EXERCISE INSTRUCTIONS: The reply should consist of one number, which is how many lines in the material below contain "group".
::::
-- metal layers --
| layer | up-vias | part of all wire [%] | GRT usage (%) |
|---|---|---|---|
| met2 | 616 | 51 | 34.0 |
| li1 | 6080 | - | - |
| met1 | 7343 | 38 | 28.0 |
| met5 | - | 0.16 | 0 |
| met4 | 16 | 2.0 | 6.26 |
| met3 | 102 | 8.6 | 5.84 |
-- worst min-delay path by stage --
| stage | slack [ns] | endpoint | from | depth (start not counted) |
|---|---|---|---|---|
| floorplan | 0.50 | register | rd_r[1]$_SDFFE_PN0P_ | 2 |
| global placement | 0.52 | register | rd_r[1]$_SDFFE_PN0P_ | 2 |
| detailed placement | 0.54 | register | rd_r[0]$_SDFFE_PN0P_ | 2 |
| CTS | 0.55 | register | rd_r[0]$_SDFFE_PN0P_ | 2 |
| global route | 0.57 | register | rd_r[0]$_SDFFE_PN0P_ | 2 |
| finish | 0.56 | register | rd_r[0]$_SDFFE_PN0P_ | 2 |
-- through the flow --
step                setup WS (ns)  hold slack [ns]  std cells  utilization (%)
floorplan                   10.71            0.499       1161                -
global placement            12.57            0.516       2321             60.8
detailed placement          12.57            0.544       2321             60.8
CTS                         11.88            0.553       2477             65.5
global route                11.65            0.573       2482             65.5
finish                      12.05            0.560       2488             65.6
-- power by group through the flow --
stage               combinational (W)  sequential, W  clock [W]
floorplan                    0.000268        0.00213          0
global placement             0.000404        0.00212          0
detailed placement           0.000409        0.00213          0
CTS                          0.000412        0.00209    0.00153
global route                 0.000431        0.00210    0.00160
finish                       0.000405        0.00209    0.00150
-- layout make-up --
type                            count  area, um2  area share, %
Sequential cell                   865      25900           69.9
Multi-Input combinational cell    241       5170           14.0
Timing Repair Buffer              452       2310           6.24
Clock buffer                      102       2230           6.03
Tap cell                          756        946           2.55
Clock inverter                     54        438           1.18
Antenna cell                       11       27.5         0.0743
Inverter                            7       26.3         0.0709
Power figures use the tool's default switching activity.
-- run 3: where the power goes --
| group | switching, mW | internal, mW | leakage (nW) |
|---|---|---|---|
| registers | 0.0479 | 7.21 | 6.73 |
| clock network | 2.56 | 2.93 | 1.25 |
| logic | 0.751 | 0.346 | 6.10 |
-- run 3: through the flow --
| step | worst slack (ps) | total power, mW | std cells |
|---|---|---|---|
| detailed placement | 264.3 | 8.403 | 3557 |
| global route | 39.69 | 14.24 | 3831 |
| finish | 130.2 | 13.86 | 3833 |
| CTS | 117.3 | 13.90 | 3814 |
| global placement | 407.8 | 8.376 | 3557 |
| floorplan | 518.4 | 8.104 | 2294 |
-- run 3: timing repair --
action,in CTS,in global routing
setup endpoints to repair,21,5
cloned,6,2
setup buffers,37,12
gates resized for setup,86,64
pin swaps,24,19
## config.mk

```make
export PLATFORM = sky130hd
export DESIGN_NAME = rvalu_seq
export DESIGN_NICKNAME = d
export VERILOG_FILES = /design/src/hdl/rvalu_pkg.sv /design/src/hdl/rvalu_ctrl.sv /design/src/hdl/rvalu_seq.sv
export SDC_FILE = /design/constraint.sdc
export NUM_CORES = 1
export LEC_CHECK = 0
export BUFFER_PORTS_ARGS = -buffer_cell sky130_fd_sc_hd__buf_2
export CAP_MARGIN = 20
export CORE_AREA = 2 2 39 41
export DETAILED_ROUTE_END_ITERATION = 10
export DIE_AREA = 0 0 41 43
export PLACE_DENSITY = 0.5
export SYNTH_ARGS = -nofsm -noshare
export SYNTH_HDL_FRONTEND = slang
export SYNTH_SLANG_ARGS = --single-unit
```

## constraint.sdc

```tcl
create_clock -name clk_i -period 1.4 [get_ports clk_i]
set_clock_uncertainty 0.1 [all_clocks]
set_input_delay 0.14 -clock clk_i [delete_from_list [all_inputs] [get_ports clk_i]]
set_output_delay 0.14 -clock clk_i [all_outputs]
set_load 0.02 [all_outputs]
```

## src/hdl/rvalu_pkg.sv

```systemverilog
// Package with operation codes, controller state and command/status types for the ALU.
`default_nettype none
package rvalu_pkg;
  localparam int unsigned XlenDefault = 64;
  localparam int unsigned RegCountDefault = 32;
  localparam int unsigned CmdWidth = 4;
  localparam int unsigned IdxWidth = 5;

  typedef enum logic [3:0] {
    OP_ADD   = 4'd0,
    OP_SUB   = 4'd1,
    OP_XOR   = 4'd2,
    OP_OR    = 4'd3,
    OP_AND   = 4'd4,
    OP_MUL   = 4'd5,
    OP_MULH  = 4'd6,
    OP_MULHU = 4'd7,
    OP_REMUW = 4'd8,
    OP_LOAD  = 4'd9
  } op_e;

  typedef enum logic [4:0] {
    ST_IDLE  = 5'b00001,
    ST_READ  = 5'b00010,
    ST_ITER  = 5'b00100,
    ST_FIX   = 5'b01000,
    ST_OUT   = 5'b10000
  } state_e;

  // Controller to datapath.
  typedef struct packed {
    logic capture;  // latch the request
    logic read;     // register file read data is valid, load operands
    logic step;     // one iteration of the multiply or divide unit
    logic finish;   // form the result and write back
  } dp_cmd_t;

  // Datapath to controller.
  typedef struct packed {
    logic iterative;  // the latched operation uses the shift unit
    logic last;       // the current iteration is the final one
  } dp_stat_t;
endpackage
`default_nettype wire

```

## src/hdl/rvalu_ctrl.sv

```systemverilog
// Controller state machine that sequences capture, read, iteration and result.
`default_nettype none
module rvalu_ctrl (
  input  wire logic                 clk_i,
  input  wire logic                 rst_ni,
  input  wire logic                 in_valid_i,
  output logic                      in_ready_o,
  output logic                      out_valid_o,
  input  wire logic                 out_ready_i,
  output rvalu_pkg::dp_cmd_t        cmd_o,
  input  wire rvalu_pkg::dp_stat_t  stat_i
);
  import rvalu_pkg::*;

  state_e state_q, state_d;

  assign in_ready_o = (state_q == ST_IDLE);
  assign out_valid_o = (state_q == ST_OUT);

  always_comb begin
    state_d = state_q;
    cmd_o = '0;
    unique case (state_q)
      ST_IDLE: begin
        if (in_valid_i) begin
          cmd_o.capture = 1'b1;
          state_d = ST_READ;
        end
      end
      ST_READ: begin
        // Register file data for the latched sources lands at this edge.
        state_d = ST_ITER;
      end
      ST_ITER: begin
        cmd_o.read = 1'b1;
        state_d = stat_i.iterative ? ST_FIX : ST_OUT;
        if (!stat_i.iterative) begin
          cmd_o.finish = 1'b1;
        end
      end
      ST_FIX: begin
        cmd_o.step = 1'b1;
        if (stat_i.last) begin
          state_d = ST_OUT;
        end
      end
      ST_OUT: begin
        if (out_ready_i) begin
          state_d = ST_IDLE;
        end
      end
      default: state_d = ST_IDLE;
    endcase
  end

  always_ff @(posedge clk_i or negedge rst_ni) begin
    if (!rst_ni) begin
      state_q <= ST_IDLE;
    end else begin
      state_q <= state_d;
    end
  end
endmodule
`default_nettype wire

```

## src/hdl/rvalu_seq.sv

```systemverilog
// Result stage: runs the finishing cycle after the iterative unit and holds the output.
`default_nettype none
module rvalu_seq (
  input  wire logic                clk_i,
  input  wire logic                rst_ni,
  input  wire logic                in_valid_i,
  output logic                     in_ready_o,
  output logic                     out_valid_o,
  input  wire logic                out_ready_i,
  output rvalu_pkg::dp_cmd_t       cmd_o,
  input  wire rvalu_pkg::dp_stat_t stat_i
);
  import rvalu_pkg::*;

  // Tracks whether an iterative request has finished its steps and needs its finish pass.
  logic pend_q;
  rvalu_pkg::dp_cmd_t ctrl_cmd;
  logic ctrl_out_valid;
  logic ctrl_out_ready;

  // The result is held back from the output during the finish pass.
  assign ctrl_out_ready = out_ready_i && !pend_q;

  rvalu_ctrl u_ctrl (
    .clk_i       (clk_i),
    .rst_ni      (rst_ni),
    .in_valid_i  (in_valid_i),
    .in_ready_o  (in_ready_o),
    .out_valid_o (ctrl_out_valid),
    .out_ready_i (ctrl_out_ready),
    .cmd_o       (ctrl_cmd),
    .stat_i      (stat_i)
  );

  always_comb begin
    cmd_o = ctrl_cmd;
    // The cycle after the last step forms the result and writes it back.
    if (pend_q) begin
      cmd_o.finish = 1'b1;
    end
  end

  always_ff @(posedge clk_i or negedge rst_ni) begin
    if (!rst_ni) begin
      pend_q <= 1'b0;
    end else begin
      pend_q <= ctrl_cmd.step && stat_i.last;
    end
  end

  assign out_valid_o = ctrl_out_valid && !pend_q;
endmodule
`default_nettype wire

```

==> results.yml <==
outcome:
  outcome: "complete, but fails checks"
  violations: "setup timing"
min_path:
  holdCritStartpoint: "stat_i[0]"
  whs_path_depth: 2
  hold_class: "in -> reg"
  whs_endpoint: "pend_q"
synth:
  yosys.cell_types.count: 24
  synth_cells: 37
  synthesis.area_um2: 369.1
  yosys.area.top_type_share_pct: 33.90
  synth.area.top_cells: "dfrtp_1 34%, dfstp_2 7.1%, or3_4 6.1%"
  synth.net_count: 43
  ys_seq_area_share_pct: 41.02
  avgSynthCellArea_um2: 9.976
  yosysWarnings: 0
  synth_top_area_cell: "dfrtp_1"
  ys_ff_latch: 6
grt:
  grt_pass1_vias: 402
  antenna_found_initial: 0
  grt_usage_pct: 13.97
  grt_remaining_overflow: 0
  grt_max_degree: 7
  grt_pass1_wl_um: 1587
sta:
  timing.final.hold_violations: 0
  slew_violations: 0
  whs_ps: 71.73
  fin_crit_sh_pct: 122.3
  setup_violations: 9
  max_clock_freq_ghz: 0.5839
  layout_min_cycle_time_ps: 1713
  worstMarginPinSlew_ps: 338.2
  rsz0062_at_grt: "yes"
  slew_headroom_pct: 77.13
  post-route-worst-setup-slack_ps: -312.6
setup_path:
  setup.worst_path.start_class: "flop"
  crit_type: "reg -> out"
  rr_startpoint: "u_ctrl.state_q[1]"
  critical_path.max_stage_delay_ps: 400
  critPathRequiredTime_ps: 1160
  crit_slowest_cell: "or3_4"
  critPathArrivalTime_ps: 1470
  critPathCaptureType: "output pin"
  cp_max_fo: 2
  crit_chain: "or3_4 -> nor3b_4 -> and2_4 -> buf_6"
  rr_endpoint: "u_ctrl.state_q[4]"
  reg2reg_slack_ps: -130
  reg2reg_depth: 4
power_and_ir_drop:
  power.density_nw_per_um2: 1934
  totalPowerFinal_uw: 1406
  leakage_uw: 0.0003385
  peakVddDrop_mv: 0.6941
cells_and_area:
  n_fill_cell: 129
  drive_gt1_share_pct: 68.18
  multi_input_comb_area_um2: 306.5
  antenna_cells: 0
  regArea_um2: 151.4
  layout.nets: 73
  syn2layout_area_growth_pct: 96.95
floorplanning:
  die_area_um2: 1763
  fp.dieW_um: 41
  die_h_um: 43
  start_util_pct: 26.67
  boundaryPins: 12
  rows: 14
  coreArea_um2: 1384
placement:
  place_ws_ps: -120.5
  place_hpwl_um: 645.8
  routabilityCongestion: 0.7157
  io_buffers: 11
clocking:
  cts_max_level: 1
  root_buffer: "clkbuf_4"
  clock_sinks: 6
  path_clk_slew_ps: 50
  tritoncts: "yes"
  numCtsBuffers: 3
  clk_latency_ps: 240
  clk_path_buf_depth: 2
drt:
  first_pass_iters: 2
  ant_nets: 0
  drc: 0
  vias: 391
  drt-total-wl_um: 938
  wl_per_cell_um: 11.44
  viasPerCell: 4.768
  drt_iter0_drc: 1
job:
  max_cap_viol_count: 0
[synthesized netlist by cell type (all sizes together)]
cell    n
dfrtp   5
nor2    5
and2    3
nand2b  2
nor3b   2
o31ai   2
or3     2
a211oi  1
a21o    1
a21oi   1
a221o   1
and2b   1
and4    1
dfstp   1
inv     1
nand3   1
nand4   1
nor2b   1
nor3    1
nor4b   1
o21a    1
or2b    1
xor2    1
[final cells by class]
type	count	area share, %
clock buffers	4	3.614
inverters	1	0.5164
multi-input cells	30	42.17
flip-flops and latches	6	20.83
well taps	16	2.754
repair buffers	25	30.12
[registers in the layout, indices dropped and copies added (netlist names)]
signal and count:
pend_q 1, u_ctrl.state_q 5
[cells by family after synthesis]
family | count (synthesis) | synth area share, %
XOR/XNOR | 1 | 2.373
flip-flops | 6 | 41.02
AND/OR/NAND/NOR | 22 | 41.36
AO/OA/AOI/OAI | 7 | 14.24
buffers and inverters | 1 | 1.016
[cells in the final DEF, fill, tap and decap left out, types with 2 or more instances in the layout]
| cell type | n |
|---|---|
| buf_4 | 8 |
| and2_4 | 2 |
| nand2b_1 | 2 |
| or3_4 | 2 |
| clkbuf_4 | 3 |
| buf_6 | 11 |
| nor2_4 | 4 |
| buf_2 | 5 |
| dfrtp_1 | 5 |
[stage by stage]
step / cells / instance area [um^2] / util [%] / setup TNS, ps
2_1_floorplan: 37 / 406.6 / - / -374.3
3_3_place_gp: 71 / 534.3 / 38.61 / -484.4
3_5_place_dp: 71 / 534.3 / 38.61 / -471.6
4_1_cts: 80 / 691.9 / 50.00 / -1683
5_1_grt: 82 / 726.9 / 52.53 / -2278
6_report: 82 / 726.9 / 52.53 / -1741
[how the worst max path moves through the flow]
stage	startpoint	to	slack, ps	cells past startpoint
final	u_ctrl.state_q[3]	cmd_o[3]	-310	4
after global routing	u_ctrl.state_q[3]	cmd_o[3]	-370	4
after CTS	u_ctrl.state_q[3]	cmd_o[3]	-320	4
after floorplan	u_ctrl.state_q[2]	cmd_o[3]	-210	3
after global placement	u_ctrl.state_q[2]	cmd_o[3]	-110	4
after detailed placement	u_ctrl.state_q[2]	cmd_o[3]	-120	4
[routing by layer]
metal	part of all wire (%)	global-route usage, %	routed length (um)
met1	40	16.50	374
met2	57	20.94	536
met3	1.5	1.571	14
met4	1.3	12.00	12
met5	0	0	0
[critical path: cells and delay by family, from the launching register on]
| kind | cells | cell delay [ps] |
|---|---|---|
| simple gates | 3 | 750 |
| flops | 1 | 370 |
| buf+inv | 1 | 100 |
[power breakdown]
part / switching [uW] / internal, uW
Sequential: 27.5 / 225
Combinational: 416 / 571
Clock: 57.8 / 108
Total: 502 / 904
[what timing repair did]
| action | in CTS | in global routing |
|---|---|---|
| gates resized for setup | 25 | 5 |
| pin swaps | 10 | 8 |
| gates cloned | 0 | 0 |
| setup buffers | 4 | 2 |
| hold buffers | 1 | 0 |
| endpoints found under the setup margin | 10 | 11 |
| hold endpoints to repair | 6 | 0 |
Power figures use the tool's default switching activity.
::::
ANSWER TO THIS EXERCISE: 2